Wednesday 17 July 2013

QE happened because the elite doesn’t understand Keynes or Modern Monetary Theory.




Cutting interest rates in a recession is daft enough: if it works, it boosts investment, which means it distorts economic activity towards the production of investment goods, a distortion that has to be unwound come the recovery. But QE takes the process even further, which amounts to yet bigger distortions (stuffing the pockets of the rich being just one of the distortions).
So why was QE implemented?
The explanation is simple: the elite suffers from debt and deficit phobia, so strict limits are put on the size of the deficit. In contrast, QE is a form of spending that does not count as deficit (for reasons that are far from entirely logical).
So that keeps the elite happy: a form of spending that doesn’t count as deficit? Whoopee.
The restraints put on the size of the deficit in the US are obvious enough: Congress over the last few years has refused to net spend enough to bring a rapid escape from the recession. But the same applies in the UK: once you’ve listened to a few speeches by the UK finance minister (and for that matter speeches by Labour Party leaders) it’s obvious they have a deficit complex as bad as Congress in the US.

Modern Monetary Theory.
So is MMT right to say the deficit doesn’t matter? Or (same thing) was Keynes right to say, “Look after unemployment, and the budget looks after itself”?
Let’s run thru the arguments  - or should I say let’s run thru the never ending litany of mistakes we get from the IMF, OECD, Rogoff, Reinhart, leading Republicans, Democrats and in the UK, Labour and Tory politicians.
And let’s suppose the deficit is simply made big enough to maximise employment (in as far as inflation allows) and regardless of the size of the deficit.
1. The first stock response to the above idea is that the result will be a ballooning national debt.

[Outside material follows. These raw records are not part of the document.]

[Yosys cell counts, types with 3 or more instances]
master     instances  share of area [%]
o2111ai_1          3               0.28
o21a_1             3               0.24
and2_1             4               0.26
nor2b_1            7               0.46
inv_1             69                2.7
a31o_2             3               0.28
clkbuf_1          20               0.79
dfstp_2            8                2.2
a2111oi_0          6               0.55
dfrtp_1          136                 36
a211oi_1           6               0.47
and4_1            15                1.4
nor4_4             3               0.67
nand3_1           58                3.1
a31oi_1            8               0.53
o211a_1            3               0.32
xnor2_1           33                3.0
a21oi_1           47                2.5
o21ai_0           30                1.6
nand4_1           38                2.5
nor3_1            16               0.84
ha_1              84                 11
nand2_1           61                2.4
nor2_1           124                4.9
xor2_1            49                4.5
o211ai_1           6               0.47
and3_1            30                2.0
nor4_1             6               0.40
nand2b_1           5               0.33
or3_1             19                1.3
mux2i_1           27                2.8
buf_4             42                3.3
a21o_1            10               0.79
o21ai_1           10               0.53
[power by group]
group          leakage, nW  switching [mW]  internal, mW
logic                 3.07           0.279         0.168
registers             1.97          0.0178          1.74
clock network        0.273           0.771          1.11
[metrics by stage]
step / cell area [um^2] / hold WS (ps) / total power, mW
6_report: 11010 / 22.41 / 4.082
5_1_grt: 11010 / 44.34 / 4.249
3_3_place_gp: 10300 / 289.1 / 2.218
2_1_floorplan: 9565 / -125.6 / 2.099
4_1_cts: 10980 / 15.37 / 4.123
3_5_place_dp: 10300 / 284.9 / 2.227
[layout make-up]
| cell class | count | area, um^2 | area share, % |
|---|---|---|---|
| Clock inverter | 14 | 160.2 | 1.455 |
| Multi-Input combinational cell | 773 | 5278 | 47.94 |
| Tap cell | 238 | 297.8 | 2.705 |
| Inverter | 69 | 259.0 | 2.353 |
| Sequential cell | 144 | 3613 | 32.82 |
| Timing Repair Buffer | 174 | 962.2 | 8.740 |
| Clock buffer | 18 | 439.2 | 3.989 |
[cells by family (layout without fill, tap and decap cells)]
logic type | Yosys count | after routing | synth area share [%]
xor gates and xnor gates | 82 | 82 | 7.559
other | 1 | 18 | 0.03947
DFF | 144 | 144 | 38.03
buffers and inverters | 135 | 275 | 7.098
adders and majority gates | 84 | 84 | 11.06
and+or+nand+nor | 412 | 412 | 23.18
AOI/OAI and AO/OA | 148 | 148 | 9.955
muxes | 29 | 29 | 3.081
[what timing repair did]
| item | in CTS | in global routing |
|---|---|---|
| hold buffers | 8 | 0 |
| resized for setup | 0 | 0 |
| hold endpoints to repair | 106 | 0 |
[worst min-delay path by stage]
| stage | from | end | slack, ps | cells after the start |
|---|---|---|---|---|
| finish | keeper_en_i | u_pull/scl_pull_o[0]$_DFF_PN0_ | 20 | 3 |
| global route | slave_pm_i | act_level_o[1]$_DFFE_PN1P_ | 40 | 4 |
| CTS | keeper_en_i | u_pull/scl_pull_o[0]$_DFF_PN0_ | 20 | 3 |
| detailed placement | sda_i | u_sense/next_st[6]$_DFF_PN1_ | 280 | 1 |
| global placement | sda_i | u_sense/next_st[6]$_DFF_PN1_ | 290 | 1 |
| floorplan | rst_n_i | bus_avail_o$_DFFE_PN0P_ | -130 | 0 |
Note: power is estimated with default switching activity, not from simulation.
### src/flat_wrapper.sv
// flat-port wrapper written by rule: the top's interface ports become plain ports
module duart_device_flat 
  (ref_clk, rstn, serial_in_line_a, serial_in_line_b, rts_n, tx_break, ct_ready, osc_enable, osc_running, bus_wr_en, bus_rd_en, bus_addr, bus_wdata, bus_rdata, bus_rvalid);
  duart_bus_if bus_i ();
  input  wire logic ref_clk;
  input  wire logic rstn;
  input  wire logic serial_in_line_a;
  input  wire logic serial_in_line_b;
  output logic [1:0] rts_n;
  output logic [1:0] tx_break;
  output logic ct_ready;
  output logic osc_enable;
  output logic osc_running;
  input wire logic [$bits(bus_i.wr_en)-1:0] bus_wr_en;
  input wire logic [$bits(bus_i.rd_en)-1:0] bus_rd_en;
  input wire logic [$bits(bus_i.addr)-1:0] bus_addr;
  input wire logic [$bits(bus_i.wdata)-1:0] bus_wdata;
  output wire logic [$bits(bus_i.rdata)-1:0] bus_rdata;
  output wire logic [$bits(bus_i.rvalid)-1:0] bus_rvalid;
  assign bus_i.wr_en = bus_wr_en;
  assign bus_i.rd_en = bus_rd_en;
  assign bus_i.addr = bus_addr;
  assign bus_i.wdata = bus_wdata;
  assign bus_rdata = bus_i.rdata;
  assign bus_rvalid = bus_i.rvalid;
  duart_device u_core (.ref_clk(ref_clk), .rstn(rstn), .bus(bus_i), .serial_in_line_a(serial_in_line_a), .serial_in_line_b(serial_in_line_b), .rts_n(rts_n), .tx_break(tx_break), .ct_ready(ct_ready), .osc_enable(osc_enable), .osc_running(osc_running));
endmodule
### config.mk
export PLATFORM = sky130hd
export DESIGN_NAME = duart_device_flat
export DESIGN_NICKNAME = d
export VERILOG_FILES = /design/src/duart_pkg.sv /design/src/duart_bus_if.sv /design/src/duart_device.sv /design/src/flat_wrapper.sv
export SDC_FILE = /design/constraint.sdc
export NUM_CORES = 1
export LEC_CHECK = 0
export ABC_CLOCK_PERIOD_IN_PS = 3100
export BUFFER_PORTS_ARGS = -buffer_cell sky130_fd_sc_hd__buf_2
export CAP_MARGIN = 10
export CELL_PAD_IN_SITES_DETAIL_PLACEMENT = 0
export CELL_PAD_IN_SITES_GLOBAL_PLACEMENT = 2
export CORE_ASPECT_RATIO = 1.2
export CORE_MARGIN = 3
export CORE_UTILIZATION = 30
export DETAILED_ROUTE_END_ITERATION = 6
export PLACE_DENSITY_LB_ADDON = 0.1
export SLEW_MARGIN = 30
export SYNTH_ARGS = -nofsm -noshare
export SYNTH_HDL_FRONTEND = slang
export SYNTH_SLANG_ARGS = --single-unit
### constraint.sdc
create_clock -name ref_clk -period 3.1 [get_ports ref_clk]
set_clock_uncertainty 0.2 [all_clocks]
set_input_delay 0.62 -clock ref_clk [delete_from_list [all_inputs] [get_ports ref_clk]]
set_output_delay 0.62 -clock ref_clk [all_outputs]
set_load 0.01 [all_outputs]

Well the answer to that is that a deficit can accumulate as EITHER extra debt OR AS an expanded monetary base. (Indeed, as a result of QE the deficit actually has accumulated very largely as an expanded monetary base).
So the idea that a deficit necessarily expands the debt is wrong.
But let’s assume first that the deficit accumulates as extra monetary base. Now comes stock response No2….
2. “Inflation will go thru the roof”.
Answer: not if the economy was in recession and there was spare capacity.
3. “But that extra money could EVENTUALLY prove inflationary”.
Answer: that’s a problem easily dealt with by raising taxes. That effectively confiscates money from the private sector and reduces demand and inflation. (Incidentally, MMTers often claim the purpose of tax is to control inflation, not to raise funds for government. And as will be clear from the argument here, that MMT point has some validity.)
Now let’s assume the deficit accumulates as extra debt. Stock and entirely predictable response No.4….
4.  “If the national debt gets too big and interest rates rise, government then has to fork out large sums by way of interest”
Answer: if interest rates trebled tomorrow (to take an extreme scenario) there’d be no IMMEDIATE NEED for government to pay so much as one additional penny by way of interest. That’s because the rate of interest on government debt is fixed at the time such debt is issued.
In contrast, there’d be a need to pay extra interest on debt reaching maturity – debt that needed to be renewed or “rolled over”. But if a government finds creditors charge an exorbitant rate of interest, why borrow? Why not just print money (as suggested by Keynes)?
As to stock and entirely predictable response “that would be inflationary”, see “2” above.
5. “That extra tax is a burden on households and the private sector generally: i.e. the bill for that money printing has to be paid eventually”.
Answer: that extra tax does not make anyone worse off – all it does (to repeat) is to control inflation. I.e. the extra tax does not reduce anyone’s real incomes. In fact (and ironically) the extra tax makes everyone BETTER OFF in that we’re better off with inflation under control and with it not under control.
The extra tax does however reduce everyone’s stock of money. But money is not a REAL asset: it is no more real wealth than the Monopoly money handed out at the start of a game of Monopoly.
Money is certainly an asset AS VIEWED BY an individual holding it. But from the point of view of the country as a whole, money is not an asset: it’s just numbers in computers or bits of paper.
6. “We can’t run a deficit for ever: i.e. the budget must balance eventually”.
Answer: the historical fact is that over the very long term, no government (UK or other) has balanced its budget. And the reason is simple. Given inflation of 2% or whatever, the REAL VALUE of the national debt and monetary base will fall. And assuming those two are going to stay roughly constant relative to GDP in the very long term (which they do), then they’ll have to be topped up. And the only way of topping them up is via a deficit!!!!

Conclusion.
Deficit phobia is irrational. Ergo there is no reason to implement stimulus via QE rather than via a deficit.
And finally, it would be unfair to Osborne to suggest he is any more clueless than other members of the elite (on the political right or left). Dean Baker (who is director of the Centre for Economic Policy Research in Washington DC) once said, “In elite Washington circles, ignorance is a credential”. I agree.